THE DATA
******************************

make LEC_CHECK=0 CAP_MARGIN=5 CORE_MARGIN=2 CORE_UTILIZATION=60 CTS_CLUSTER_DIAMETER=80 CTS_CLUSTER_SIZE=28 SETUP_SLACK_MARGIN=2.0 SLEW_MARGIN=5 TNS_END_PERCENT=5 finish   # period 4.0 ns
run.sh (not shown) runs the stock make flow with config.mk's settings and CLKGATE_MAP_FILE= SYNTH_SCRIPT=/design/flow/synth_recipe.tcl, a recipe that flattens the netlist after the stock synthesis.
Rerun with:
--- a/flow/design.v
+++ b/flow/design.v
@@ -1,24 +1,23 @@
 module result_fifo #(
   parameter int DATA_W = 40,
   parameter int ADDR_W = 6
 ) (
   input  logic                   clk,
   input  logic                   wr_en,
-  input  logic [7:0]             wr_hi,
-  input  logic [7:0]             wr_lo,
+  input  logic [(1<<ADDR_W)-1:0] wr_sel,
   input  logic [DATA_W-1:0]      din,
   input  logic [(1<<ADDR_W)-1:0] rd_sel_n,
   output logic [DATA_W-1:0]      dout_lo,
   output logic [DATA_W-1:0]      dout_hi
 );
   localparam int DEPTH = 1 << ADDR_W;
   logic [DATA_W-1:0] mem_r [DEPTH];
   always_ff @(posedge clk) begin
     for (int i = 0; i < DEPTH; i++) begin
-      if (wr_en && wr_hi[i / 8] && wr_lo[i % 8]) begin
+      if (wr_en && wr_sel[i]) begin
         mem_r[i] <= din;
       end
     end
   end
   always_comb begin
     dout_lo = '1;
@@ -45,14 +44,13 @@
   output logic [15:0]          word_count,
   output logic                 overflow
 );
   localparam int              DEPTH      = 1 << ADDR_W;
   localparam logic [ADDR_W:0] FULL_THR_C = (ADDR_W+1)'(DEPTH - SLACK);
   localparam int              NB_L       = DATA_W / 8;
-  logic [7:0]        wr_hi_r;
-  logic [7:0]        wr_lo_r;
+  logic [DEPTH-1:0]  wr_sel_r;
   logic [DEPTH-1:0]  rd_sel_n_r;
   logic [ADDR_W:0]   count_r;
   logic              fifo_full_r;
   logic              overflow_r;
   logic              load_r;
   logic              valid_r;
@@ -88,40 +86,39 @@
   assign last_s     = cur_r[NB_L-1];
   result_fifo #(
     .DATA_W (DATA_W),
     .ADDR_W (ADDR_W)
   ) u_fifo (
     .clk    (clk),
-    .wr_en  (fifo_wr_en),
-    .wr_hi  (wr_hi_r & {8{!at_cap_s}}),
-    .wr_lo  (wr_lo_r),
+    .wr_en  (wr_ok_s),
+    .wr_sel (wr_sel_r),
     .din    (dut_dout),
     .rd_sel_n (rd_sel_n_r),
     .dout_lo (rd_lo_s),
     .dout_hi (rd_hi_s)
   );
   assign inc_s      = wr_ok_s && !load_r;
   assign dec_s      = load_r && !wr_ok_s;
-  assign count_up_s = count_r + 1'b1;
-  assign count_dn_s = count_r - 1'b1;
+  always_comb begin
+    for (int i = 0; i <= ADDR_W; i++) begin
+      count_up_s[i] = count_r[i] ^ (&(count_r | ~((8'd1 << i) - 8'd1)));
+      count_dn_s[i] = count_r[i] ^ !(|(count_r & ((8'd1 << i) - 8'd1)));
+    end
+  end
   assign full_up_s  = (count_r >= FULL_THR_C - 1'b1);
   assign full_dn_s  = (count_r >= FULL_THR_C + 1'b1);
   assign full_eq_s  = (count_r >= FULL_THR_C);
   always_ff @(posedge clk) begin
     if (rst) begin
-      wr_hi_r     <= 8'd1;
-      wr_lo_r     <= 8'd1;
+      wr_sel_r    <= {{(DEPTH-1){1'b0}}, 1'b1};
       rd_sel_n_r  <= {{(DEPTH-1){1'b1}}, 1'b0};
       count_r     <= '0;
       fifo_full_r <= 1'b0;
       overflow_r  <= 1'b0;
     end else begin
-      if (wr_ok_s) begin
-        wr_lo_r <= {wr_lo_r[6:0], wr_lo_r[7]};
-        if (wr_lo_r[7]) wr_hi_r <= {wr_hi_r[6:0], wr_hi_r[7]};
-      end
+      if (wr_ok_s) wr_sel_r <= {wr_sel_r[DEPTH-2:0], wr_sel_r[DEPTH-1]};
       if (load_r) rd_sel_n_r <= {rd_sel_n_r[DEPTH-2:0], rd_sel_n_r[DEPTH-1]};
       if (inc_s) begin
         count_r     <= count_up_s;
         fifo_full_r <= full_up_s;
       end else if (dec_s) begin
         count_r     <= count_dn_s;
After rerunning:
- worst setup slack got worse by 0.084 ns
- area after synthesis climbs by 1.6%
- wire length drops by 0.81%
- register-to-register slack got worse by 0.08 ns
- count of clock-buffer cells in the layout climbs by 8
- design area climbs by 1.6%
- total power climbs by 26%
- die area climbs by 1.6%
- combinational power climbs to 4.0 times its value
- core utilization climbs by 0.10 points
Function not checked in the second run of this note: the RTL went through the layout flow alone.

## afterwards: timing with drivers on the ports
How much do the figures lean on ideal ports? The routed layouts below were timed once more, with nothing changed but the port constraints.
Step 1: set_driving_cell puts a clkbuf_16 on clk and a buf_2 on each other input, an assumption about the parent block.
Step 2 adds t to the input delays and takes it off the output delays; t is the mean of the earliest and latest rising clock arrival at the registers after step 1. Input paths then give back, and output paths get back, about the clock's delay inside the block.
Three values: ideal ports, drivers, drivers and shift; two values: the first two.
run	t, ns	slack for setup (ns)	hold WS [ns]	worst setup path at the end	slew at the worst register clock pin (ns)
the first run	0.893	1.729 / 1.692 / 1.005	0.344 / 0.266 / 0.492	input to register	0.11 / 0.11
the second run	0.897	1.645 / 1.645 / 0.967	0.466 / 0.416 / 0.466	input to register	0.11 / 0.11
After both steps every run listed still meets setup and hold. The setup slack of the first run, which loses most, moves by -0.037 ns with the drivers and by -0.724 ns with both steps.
Source: an optimization exercise on an open RTL-to-GDS flow (aim: small area, a short achievable clock period and few clock cycles per item). Production flows keep margins and buffers that such runs may drop. The RTL was checked by simulation tests, not by an equivalence proof against the original design.

--- design/flow/run.sh ---
#!/bin/bash
# synth_recipe.tcl (not shown) runs the flow's synth.tcl, then flattens the netlist and writes it again
# the make line also repeats each setting of config.mk as NAME=value (left out here)
make -C /OpenROAD-flow-scripts/flow DESIGN_CONFIG=/design/flow/config.mk WORK_HOME=/design/flow/orfs CLKGATE_MAP_FILE= SYNTH_SCRIPT=/design/flow/synth_recipe.tcl finish
--- design/flow/config.mk ---
export PLATFORM = sky130hd
export DESIGN_NAME = option_path_payoff_engine_top
export DESIGN_NICKNAME = option_path_payoff_engine_top
export VERILOG_FILES = /design/flow/design.v
export SDC_FILE = /design/flow/constraint.sdc
export NUM_CORES = 4
export LEC_CHECK = 0
export ABC_AREA = 1
export CAP_MARGIN = 20
export CORE_MARGIN = 2
export CORE_UTILIZATION = 35
export PLACE_DENSITY = 0.45
export SETUP_SLACK_MARGIN = 5
export SLEW_MARGIN = 20
--- design/flow/constraint.sdc ---
create_clock -name core_clock -period 13.0 [get_ports {i_clk}]
set_input_delay 2.6000 -clock core_clock [delete_from_list [all_inputs] [get_ports {i_clk}]]
set_output_delay 2.6000 -clock core_clock [all_outputs]
set_load 0.01 [all_outputs]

******************************

TASK DETAILS
Your answer should be the lines of the listing above between the line holding "(count_r >= FULL_THR_C);" and the line holding "- combinational power", inclusive, restated word for word and alone.

SOLUTION
   assign full_eq_s  = (count_r >= FULL_THR_C);
   always_ff @(posedge clk) begin
     if (rst) begin
-      wr_hi_r     <= 8'd1;
-      wr_lo_r     <= 8'd1;
+      wr_sel_r    <= {{(DEPTH-1){1'b0}}, 1'b1};
       rd_sel_n_r  <= {{(DEPTH-1){1'b1}}, 1'b0};
       count_r     <= '0;
       fifo_full_r <= 1'b0;
       overflow_r  <= 1'b0;
     end else begin
-      if (wr_ok_s) begin
-        wr_lo_r <= {wr_lo_r[6:0], wr_lo_r[7]};
-        if (wr_lo_r[7]) wr_hi_r <= {wr_hi_r[6:0], wr_hi_r[7]};
-      end
+      if (wr_ok_s) wr_sel_r <= {wr_sel_r[DEPTH-2:0], wr_sel_r[DEPTH-1]};
       if (load_r) rd_sel_n_r <= {rd_sel_n_r[DEPTH-2:0], rd_sel_n_r[DEPTH-1]};
       if (inc_s) begin
         count_r     <= count_up_s;
         fifo_full_r <= full_up_s;
       end else if (dec_s) begin
         count_r     <= count_dn_s;
After rerunning:
- worst setup slack got worse by 0.084 ns
- area after synthesis climbs by 1.6%
- wire length drops by 0.81%
- register-to-register slack got worse by 0.08 ns
- count of clock-buffer cells in the layout climbs by 8
- design area climbs by 1.6%
- total power climbs by 26%
- die area climbs by 1.6%
- combinational power climbs to 4.0 times its value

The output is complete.